- _HOW TO COMPLETE THIS TASK_
The records under this task must be duplicated exactly.

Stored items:
BEGIN

===== src/rtl/bpsk_correlator_demod.sv =====
// ----------------------------------------------------------------------------
// bpsk_correlator_demod
//
// Integrate-and-dump BPSK demodulator. Each valid sample is multiplied by the
// reference sine amplitude for the current phase. The products are summed
// over SAMPLES_PER_SYMBOL samples. Once per symbol the block emits a hard
// bit, a soft metric, a low-confidence flag and a saturation flag.
//
// Ports
//   clock         in   system clock, rising edge
//   reset_n       in   synchronous active-low reset
//   sample_valid  in   signal carries a valid sample this cycle
//   signal        in   signed received sample
//   ref_phase     out  index into the external sine table
//   ref_amp       in   signed table amplitude for ref_phase (same cycle)
//   resync        in   start a new symbol at the current sample
//   threshold     in   magnitude below which a decision is low-confidence
//   sym_valid     out  one-cycle pulse, symbol outputs updated
//   sym_bit       out  decided bit (optionally differentially decoded)
//   sym_soft      out  signed soft metric
//   low_conf      out  |final sum| < threshold
//   saturated     out  accumulator clipped during this symbol
//   symbol_count  out  symbols emitted, wraps silently
// ----------------------------------------------------------------------------
module bpsk_correlator_demod #(
   parameter int DATA_WIDTH         = 16,
   parameter int SAMPLES_PER_SYMBOL = 32,
   parameter int ACC_WIDTH          = 48,
   parameter int SOFT_WIDTH         = 16,
   parameter int SOFT_SHIFT         = 8,
   parameter bit DIFFERENTIAL       = 1'b0
) (
   input  logic                         clock,
   input  logic                         reset_n,
   input  logic                         sample_valid,
   input  logic signed [DATA_WIDTH-1:0] signal,
   output logic        [15:0]           ref_phase,
   input  logic signed [DATA_WIDTH-1:0] ref_amp,
   input  logic                         resync,
   input  logic        [ACC_WIDTH-2:0]  threshold,
   output logic                         sym_valid,
   output logic                         sym_bit,
   output logic signed [SOFT_WIDTH-1:0] sym_soft,
   output logic                         low_conf,
   output logic                         saturated,
   output logic        [15:0]           symbol_count
);

   localparam int PROD_WIDTH = 2 * DATA_WIDTH;
   // Working width for the raw sum: wide enough that acc + product never wraps.
   localparam int SUM_WIDTH  = ((ACC_WIDTH > PROD_WIDTH) ? ACC_WIDTH : PROD_WIDTH) + 2;

   localparam logic signed [ACC_WIDTH-1:0] ACC_MAX = {1'b0, {(ACC_WIDTH-1){1'b1}}};
   localparam logic signed [ACC_WIDTH-1:0] ACC_MIN = {1'b1, {(ACC_WIDTH-1){1'b0}}};
   localparam logic signed [ACC_WIDTH-1:0] SOFT_MAX =
      {{(ACC_WIDTH-SOFT_WIDTH+1){1'b0}}, {(SOFT_WIDTH-1){1'b1}}};
   localparam logic signed [ACC_WIDTH-1:0] SOFT_MIN =
      {{(ACC_WIDTH-SOFT_WIDTH+1){1'b1}}, {(SOFT_WIDTH-1){1'b0}}};
   localparam logic [15:0] LAST_PHASE = 16'(SAMPLES_PER_SYMBOL - 1);

   logic        [15:0]           phase;
   logic signed [ACC_WIDTH-1:0]  acc;
   logic                         sat_pending;
   logic                         prev_decision;

   logic signed [PROD_WIDTH-1:0] product;
   logic signed [SUM_WIDTH-1:0]  raw_sum;
   logic signed [ACC_WIDTH-1:0]  next_sum;
   logic                         clip;
   logic signed [ACC_WIDTH-1:0]  shifted;
   logic signed [ACC_WIDTH-1:0]  soft_clamped;
   logic        [ACC_WIDTH-1:0]  magnitude;
   logic                         decision;
   logic                         final_sample;

   // resync restarts the symbol on this very sample, so the table lookup must
   // already point at phase 0 in the same cycle.
   assign ref_phase = resync ? 16'd0 : phase;

   assign product      = signal * ref_amp;
   assign final_sample = sample_valid && !resync && (phase == LAST_PHASE);

   // NOTE: every signal assigned in always_comb gets a default at the top of
   // the block, so no path can leave it unassigned and infer a latch.
   always_comb begin
      raw_sum      = '0;
      next_sum     = '0;
      clip         = 1'b0;
      shifted      = '0;
      soft_clamped = '0;
      magnitude    = '0;
      decision     = 1'b0;

      // A resync sample starts from an empty accumulator.
      raw_sum = (resync ? SUM_WIDTH'(0) : SUM_WIDTH'(acc)) + SUM_WIDTH'(product);

      if (raw_sum > SUM_WIDTH'(ACC_MAX)) begin
         next_sum = ACC_MAX;
         clip     = 1'b1;
      end else if (raw_sum < SUM_WIDTH'(ACC_MIN)) begin
         next_sum = ACC_MIN;
         clip     = 1'b1;
      end else begin
         next_sum = ACC_WIDTH'(raw_sum);
      end

      decision = next_sum[ACC_WIDTH-1];

      shifted = next_sum >>> SOFT_SHIFT;
      if (shifted > SOFT_MAX)      soft_clamped = SOFT_MAX;
      else if (shifted < SOFT_MIN) soft_clamped = SOFT_MIN;
      else                         soft_clamped = shifted;

      // The most negative sum has no positive twin; report it as full scale.
      if (next_sum == ACC_MIN)      magnitude = ACC_MAX;
      else if (next_sum < 0)        magnitude = -next_sum;
      else                          magnitude = next_sum;
   end

   // NOTE: all state here uses non-blocking assignments, and the reset is
   // sampled on the clock edge, so it takes effect on the edge like any input.
   always_ff @(posedge clock) begin
      if (!reset_n) begin
         phase         <= '0;
         acc           <= '0;
         sat_pending   <= 1'b0;
         prev_decision <= 1'b0;
         sym_valid     <= 1'b0;
         sym_bit       <= 1'b0;
         sym_soft      <= '0;
         low_conf      <= 1'b0;
         saturated     <= 1'b0;
         symbol_count  <= '0;
      end else begin
         sym_valid <= 1'b0;
         if (sample_valid) begin
            if (resync) begin
               acc         <= next_sum;
               phase       <= 16'd1;
               sat_pending <= 1'b0;
            end else if (final_sample) begin
               sym_valid     <= 1'b1;
               sym_bit       <= DIFFERENTIAL ? (decision ^ prev_decision) : decision;
               prev_decision <= decision;
               sym_soft      <= SOFT_WIDTH'(soft_clamped);
               low_conf      <= (magnitude < {1'b0, threshold});
               saturated     <= sat_pending | clip;
               symbol_count  <= symbol_count + 16'd1;
               acc           <= '0;
               phase         <= '0;
               sat_pending   <= 1'b0;
            end else begin
               acc         <= next_sum;
               phase       <= phase + 16'd1;
               sat_pending <= sat_pending | clip;
            end
         end else if (resync) begin
            acc         <= '0;
            phase       <= '0;
            sat_pending <= 1'b0;
         end
      end
   end

endmodule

END

- _ANSWER FOR THE TASK_
===== src/rtl/bpsk_correlator_demod.sv =====
// ----------------------------------------------------------------------------
// bpsk_correlator_demod
//
// Integrate-and-dump BPSK demodulator. Each valid sample is multiplied by the
// reference sine amplitude for the current phase. The products are summed
// over SAMPLES_PER_SYMBOL samples. Once per symbol the block emits a hard
// bit, a soft metric, a low-confidence flag and a saturation flag.
//
// Ports
//   clock         in   system clock, rising edge
//   reset_n       in   synchronous active-low reset
//   sample_valid  in   signal carries a valid sample this cycle
//   signal        in   signed received sample
//   ref_phase     out  index into the external sine table
//   ref_amp       in   signed table amplitude for ref_phase (same cycle)
//   resync        in   start a new symbol at the current sample
//   threshold     in   magnitude below which a decision is low-confidence
//   sym_valid     out  one-cycle pulse, symbol outputs updated
//   sym_bit       out  decided bit (optionally differentially decoded)
//   sym_soft      out  signed soft metric
//   low_conf      out  |final sum| < threshold
//   saturated     out  accumulator clipped during this symbol
//   symbol_count  out  symbols emitted, wraps silently
// ----------------------------------------------------------------------------
module bpsk_correlator_demod #(
   parameter int DATA_WIDTH         = 16,
   parameter int SAMPLES_PER_SYMBOL = 32,
   parameter int ACC_WIDTH          = 48,
   parameter int SOFT_WIDTH         = 16,
   parameter int SOFT_SHIFT         = 8,
   parameter bit DIFFERENTIAL       = 1'b0
) (
   input  logic                         clock,
   input  logic                         reset_n,
   input  logic                         sample_valid,
   input  logic signed [DATA_WIDTH-1:0] signal,
   output logic        [15:0]           ref_phase,
   input  logic signed [DATA_WIDTH-1:0] ref_amp,
   input  logic                         resync,
   input  logic        [ACC_WIDTH-2:0]  threshold,
   output logic                         sym_valid,
   output logic                         sym_bit,
   output logic signed [SOFT_WIDTH-1:0] sym_soft,
   output logic                         low_conf,
   output logic                         saturated,
   output logic        [15:0]           symbol_count
);

   localparam int PROD_WIDTH = 2 * DATA_WIDTH;
   // Working width for the raw sum: wide enough that acc + product never wraps.
   localparam int SUM_WIDTH  = ((ACC_WIDTH > PROD_WIDTH) ? ACC_WIDTH : PROD_WIDTH) + 2;

   localparam logic signed [ACC_WIDTH-1:0] ACC_MAX = {1'b0, {(ACC_WIDTH-1){1'b1}}};
   localparam logic signed [ACC_WIDTH-1:0] ACC_MIN = {1'b1, {(ACC_WIDTH-1){1'b0}}};
   localparam logic signed [ACC_WIDTH-1:0] SOFT_MAX =
      {{(ACC_WIDTH-SOFT_WIDTH+1){1'b0}}, {(SOFT_WIDTH-1){1'b1}}};
   localparam logic signed [ACC_WIDTH-1:0] SOFT_MIN =
      {{(ACC_WIDTH-SOFT_WIDTH+1){1'b1}}, {(SOFT_WIDTH-1){1'b0}}};
   localparam logic [15:0] LAST_PHASE = 16'(SAMPLES_PER_SYMBOL - 1);

   logic        [15:0]           phase;
   logic signed [ACC_WIDTH-1:0]  acc;
   logic                         sat_pending;
   logic                         prev_decision;

   logic signed [PROD_WIDTH-1:0] product;
   logic signed [SUM_WIDTH-1:0]  raw_sum;
   logic signed [ACC_WIDTH-1:0]  next_sum;
   logic                         clip;
   logic signed [ACC_WIDTH-1:0]  shifted;
   logic signed [ACC_WIDTH-1:0]  soft_clamped;
   logic        [ACC_WIDTH-1:0]  magnitude;
   logic                         decision;
   logic                         final_sample;

   // resync restarts the symbol on this very sample, so the table lookup must
   // already point at phase 0 in the same cycle.
   assign ref_phase = resync ? 16'd0 : phase;

   assign product      = signal * ref_amp;
   assign final_sample = sample_valid && !resync && (phase == LAST_PHASE);

   // NOTE: every signal assigned in always_comb gets a default at the top of
   // the block, so no path can leave it unassigned and infer a latch.
   always_comb begin
      raw_sum      = '0;
      next_sum     = '0;
      clip         = 1'b0;
      shifted      = '0;
      soft_clamped = '0;
      magnitude    = '0;
      decision     = 1'b0;

      // A resync sample starts from an empty accumulator.
      raw_sum = (resync ? SUM_WIDTH'(0) : SUM_WIDTH'(acc)) + SUM_WIDTH'(product);

      if (raw_sum > SUM_WIDTH'(ACC_MAX)) begin
         next_sum = ACC_MAX;
         clip     = 1'b1;
      end else if (raw_sum < SUM_WIDTH'(ACC_MIN)) begin
         next_sum = ACC_MIN;
         clip     = 1'b1;
      end else begin
         next_sum = ACC_WIDTH'(raw_sum);
      end

      decision = next_sum[ACC_WIDTH-1];

      shifted = next_sum >>> SOFT_SHIFT;
      if (shifted > SOFT_MAX)      soft_clamped = SOFT_MAX;
      else if (shifted < SOFT_MIN) soft_clamped = SOFT_MIN;
      else                         soft_clamped = shifted;

      // The most negative sum has no positive twin; report it as full scale.
      if (next_sum == ACC_MIN)      magnitude = ACC_MAX;
      else if (next_sum < 0)        magnitude = -next_sum;
      else                          magnitude = next_sum;
   end

   // NOTE: all state here uses non-blocking assignments, and the reset is
   // sampled on the clock edge, so it takes effect on the edge like any input.
   always_ff @(posedge clock) begin
      if (!reset_n) begin
         phase         <= '0;
         acc           <= '0;
         sat_pending   <= 1'b0;
         prev_decision <= 1'b0;
         sym_valid     <= 1'b0;
         sym_bit       <= 1'b0;
         sym_soft      <= '0;
         low_conf      <= 1'b0;
         saturated     <= 1'b0;
         symbol_count  <= '0;
      end else begin
         sym_valid <= 1'b0;
         if (sample_valid) begin
            if (resync) begin
               acc         <= next_sum;
               phase       <= 16'd1;
               sat_pending <= 1'b0;
            end else if (final_sample) begin
               sym_valid     <= 1'b1;
               sym_bit       <= DIFFERENTIAL ? (decision ^ prev_decision) : decision;
               prev_decision <= decision;
               sym_soft      <= SOFT_WIDTH'(soft_clamped);
               low_conf      <= (magnitude < {1'b0, threshold});
               saturated     <= sat_pending | clip;
               symbol_count  <= symbol_count + 16'd1;
               acc           <= '0;
               phase         <= '0;
               sat_pending   <= 1'b0;
            end else begin
               acc         <= next_sum;
               phase       <= phase + 16'd1;
               sat_pending <= sat_pending | clip;
            end
         end else if (resync) begin
            acc         <= '0;
            phase       <= '0;
            sat_pending <= 1'b0;
         end
      end
   end

endmodule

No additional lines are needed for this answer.